今回,エフシージー総合研究所で保存しているsec. Circumdati 計103株について遺伝子解析とマイコトキシン産生性の分析を行った。103株はいずれも日本国内で分離された菌株で,その内訳は,タバコシバンムシ由来60株,ノシメマダラメイガ由来11株,空気中由来26株,土壌由来5株,手さげバッグ由来1株である。遺伝子解析ではミトコンドリア・チトクロームb(Cytb)遺伝子,26SrRNA遺伝子D1/D2領域,β-tubulin遺伝子の塩基配列を決定し,3通りの遺伝子領域についてDNAタイプを分類した。また,103株を大麦で培養・抽出し,OTAおよびOTBの産生量をLC/MS/MSにて定量した。
結果, Cytb遺伝子のタイプはAO-D-1, AO-D-2, AO-D-3, AO-D-3-2, AO-D-4,AO-D-5およびAO-D-6の7通りに分類され,103株中81株(78.6%)がAO-D-4であり,A. westerdijkiae CBS112803(Type strain)と一致した。A. ochraceus CBS10808(Type strain)はAO-D-2と一致したが,AO-D-2に分類された菌株は103株中3株(2.9%)であった。多量のOTA・OTBを産生する菌株はAO-D-4に集中し,このタイプにおけるOTA検出株は81株中69株(85.2%),平均OTA産生量は1910μg/麦5gであり,OTB検出株は81株中54株(66.7%),平均OTB産生量は235μg/麦5gであった。AO-D-2ではOTA検出株が3株中1株(33.3%),平均OTA産生量は0.7μg/麦5gであり,OTBは検出されなかった。それ以外の遺伝子タイプに分類された菌株のOTA産生量はいずれも検出下限を下回った。
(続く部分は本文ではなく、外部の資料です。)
==> config.mk <==
export PLATFORM = sky130hd
export DESIGN_NAME = ppu_system
export DESIGN_NICKNAME = d
export VERILOG_FILES = /design/src/rtl/ppu_pkg.sv /design/src/rtl/vga_timing.sv /design/src/rtl/ppu_system.sv
export SDC_FILE = /design/constraint.sdc
export NUM_CORES = 1
export LEC_CHECK = 0
export BUFFER_PORTS_ARGS = -buffer_cell sky130_fd_sc_hd__buf_2
export CORE_MARGIN = 2
export CORE_UTILIZATION = 40
export CTS_CLUSTER_DIAMETER = 40
export DETAILED_ROUTE_END_ITERATION = 8
export SETUP_SLACK_MARGIN = 0.05
export SLEW_MARGIN = 20
export SYNTH_ARGS = -nofsm -noshare
export SYNTH_HDL_FRONTEND = slang
export SYNTH_SLANG_ARGS = --single-unit
==> constraint.sdc <==
create_clock -name clk -period 5.2 [get_ports clk]
set_input_delay 1.04 -clock clk [delete_from_list [all_inputs] [get_ports clk]]
set_output_delay 1.04 -clock clk [all_outputs]
set_load 0.005 [all_outputs]
==> src/rtl/ppu_pkg.sv <==
`default_nettype none
// ============================================================================
// ppu_pkg : VGA 640x480@60 timing defaults and counter-width helpers
// Revision: 1.0
// ============================================================================
package ppu_pkg;

    localparam int DEF_CLK_FREQ     = 100_000_000;
    localparam int DEF_PIX_DIV      = 4;
    localparam int DEF_H_ACTIVE     = 640;
    localparam int DEF_H_FP         = 16;
    localparam int DEF_H_SYNC       = 96;
    localparam int DEF_H_BP         = 48;
    localparam int DEF_V_ACTIVE     = 480;
    localparam int DEF_V_FP         = 10;
    localparam int DEF_V_SYNC       = 2;
    localparam int DEF_V_BP         = 33;
    localparam int DEF_BLINK_FRAMES = 30;

    localparam int DEF_H_TOTAL = DEF_H_ACTIVE + DEF_H_FP + DEF_H_SYNC + DEF_H_BP;
    localparam int DEF_V_TOTAL = DEF_V_ACTIVE + DEF_V_FP + DEF_V_SYNC + DEF_V_BP;

    // A counter over a range of one still needs a single bit to exist.
    function automatic int cnt_width(input int total);
        return (total > 1) ? $clog2(total) : 1;
    endfunction

    localparam int DEF_HCNT_W = cnt_width(DEF_H_TOTAL);
    localparam int DEF_VCNT_W = cnt_width(DEF_V_TOTAL);

    typedef struct packed {
        logic hsync;
        logic vsync;
    } sync_t;

endpackage
`default_nettype wire

==> src/rtl/vga_timing.sv <==
`default_nettype none
// ============================================================================
// vga_timing : pixel enable, h/v counters, registered active-low syncs
// Revision: 1.0
// ============================================================================
module vga_timing
    import ppu_pkg::*;
#(
    parameter int PIX_DIV  = DEF_PIX_DIV,
    parameter int H_ACTIVE = DEF_H_ACTIVE,
    parameter int H_FP     = DEF_H_FP,
    parameter int H_SYNC   = DEF_H_SYNC,
    parameter int H_BP     = DEF_H_BP,
    parameter int V_ACTIVE = DEF_V_ACTIVE,
    parameter int V_FP     = DEF_V_FP,
    parameter int V_SYNC   = DEF_V_SYNC,
    parameter int V_BP     = DEF_V_BP,
    parameter int HCNT_W   = cnt_width(H_ACTIVE + H_FP + H_SYNC + H_BP),
    parameter int VCNT_W   = cnt_width(V_ACTIVE + V_FP + V_SYNC + V_BP)
) (
    input  logic              clk,
    input  logic              rst_i,
    output logic              hsync_o,
    output logic              vsync_o,
    output logic [HCNT_W-1:0] hcount_o,
    output logic [VCNT_W-1:0] vcount_o,
    output logic              active_o,
    output logic              eof_o
);

    localparam int H_TOTAL  = H_ACTIVE + H_FP + H_SYNC + H_BP;
    localparam int V_TOTAL  = V_ACTIVE + V_FP + V_SYNC + V_BP;
    localparam int HS_START = H_ACTIVE + H_FP;
    localparam int HS_END   = H_ACTIVE + H_FP + H_SYNC;
    localparam int VS_START = V_ACTIVE + V_FP;
    localparam int VS_END   = V_ACTIVE + V_FP + V_SYNC;
    localparam int DIV_W    = cnt_width(PIX_DIV);

    logic [DIV_W-1:0]  div_q, div_d;
    logic [HCNT_W-1:0] hcount_q, hcount_d;
    logic [VCNT_W-1:0] vcount_q, vcount_d;
    sync_t             sync_q, sync_d;
    logic              tick, h_last, v_last;

    always_comb begin
        tick     = (div_q == DIV_W'(PIX_DIV - 1));
        h_last   = (hcount_q == HCNT_W'(H_TOTAL - 1));
        v_last   = (vcount_q == VCNT_W'(V_TOTAL - 1));
        div_d    = tick ? '0 : div_q + 1'b1;
        hcount_d = hcount_q;
        vcount_d = vcount_q;
        if (tick) begin
            if (h_last) begin
                hcount_d = '0;
                vcount_d = v_last ? '0 : vcount_q + 1'b1;
            end else begin
                hcount_d = hcount_q + 1'b1;
            end
        end
        // Decoded from the current counters so the pins lag them by one clk.
        sync_d.hsync = !((hcount_q >= HCNT_W'(HS_START)) && (hcount_q < HCNT_W'(HS_END)));
        sync_d.vsync = !((vcount_q >= VCNT_W'(VS_START)) && (vcount_q < VCNT_W'(VS_END)));
    end

    always_ff @(posedge clk) begin
        if (rst_i) begin
            div_q    <= '0;
            hcount_q <= '0;
            vcount_q <= '0;
            sync_q   <= '{hsync: 1'b1, vsync: 1'b1};
        end else begin
            div_q    <= div_d;
            hcount_q <= hcount_d;
            vcount_q <= vcount_d;
            sync_q   <= sync_d;
        end
    end

    assign hsync_o  = sync_q.hsync;
    assign vsync_o  = sync_q.vsync;
    assign hcount_o = hcount_q;
    assign vcount_o = vcount_q;
    assign active_o = (hcount_q < HCNT_W'(H_ACTIVE)) && (vcount_q < VCNT_W'(V_ACTIVE));
    assign eof_o    = tick && h_last && v_last;

endmodule
`default_nettype wire

==> src/rtl/ppu_system.sv <==
`default_nettype none
// ============================================================================
// ppu_system : Nexys3 board top - VGA sync timing plus frame-based heartbeat LED
// Revision: 1.0
// ============================================================================
module ppu_system
    import ppu_pkg::*;
#(
    parameter int CLK_FREQ     = DEF_CLK_FREQ,
    parameter int PIX_DIV      = DEF_PIX_DIV,
    parameter int H_ACTIVE     = DEF_H_ACTIVE,
    parameter int H_FP         = DEF_H_FP,
    parameter int H_SYNC       = DEF_H_SYNC,
    parameter int H_BP         = DEF_H_BP,
    parameter int V_ACTIVE     = DEF_V_ACTIVE,
    parameter int V_FP         = DEF_V_FP,
    parameter int V_SYNC       = DEF_V_SYNC,
    parameter int V_BP         = DEF_V_BP,
    parameter int BLINK_FRAMES = DEF_BLINK_FRAMES
) (
    input  logic clk,
    input  logic btns,
    output logic Led,
    output logic Hsync,
    output logic Vsync
);

    localparam int HCNT_W  = cnt_width(H_ACTIVE + H_FP + H_SYNC + H_BP);
    localparam int VCNT_W  = cnt_width(V_ACTIVE + V_FP + V_SYNC + V_BP);
    localparam int FRAME_W = cnt_width(BLINK_FRAMES);

    logic [HCNT_W-1:0]  hcount;
    logic [VCNT_W-1:0]  vcount;
    logic               active;
    logic               eof;
    logic [FRAME_W-1:0] frame_q;
    logic               led_q;
    logic               pixel_path_unused;

    vga_timing #(
        .PIX_DIV  (PIX_DIV),
        .H_ACTIVE (H_ACTIVE),
        .H_FP     (H_FP),
        .H_SYNC   (H_SYNC),
        .H_BP     (H_BP),
        .V_ACTIVE (V_ACTIVE),
        .V_FP     (V_FP),
        .V_SYNC   (V_SYNC),
        .V_BP     (V_BP),
        .HCNT_W   (HCNT_W),
        .VCNT_W   (VCNT_W)
    ) u_vga_timing (
        .clk      (clk),
        .rst_i    (btns),
        .hsync_o  (Hsync),
        .vsync_o  (Vsync),
        .hcount_o (hcount),
        .vcount_o (vcount),
        .active_o (active),
        .eof_o    (eof)
    );

    always_ff @(posedge clk) begin
        if (btns) begin
            frame_q <= '0;
            led_q   <= 1'b0;
        end else if (eof) begin
            if (frame_q == FRAME_W'(BLINK_FRAMES - 1)) begin
                frame_q <= '0;
                led_q   <= ~led_q;
            end else begin
                frame_q <= frame_q + 1'b1;
            end
        end
    end

    assign Led = led_q;

    // Counters and active flag are reserved for the pixel-data path.
    assign pixel_path_unused = ^{hcount, vcount, active, (CLK_FREQ > 0)};

endmodule
`default_nettype wire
D1/D2においても,多量のOTAを産生するグループ(A. westerdijkiae)とそれ以外のOTA非産生・弱産生のグループに大きく分かれた。β-tubulinにおいても同様の傾向であった。
以上の結果から,日本国内(特に室内環境中)に分布するオクラトキシン産生能を持つsec. Circumdati の多くがA. westerdijkiae であると推察する。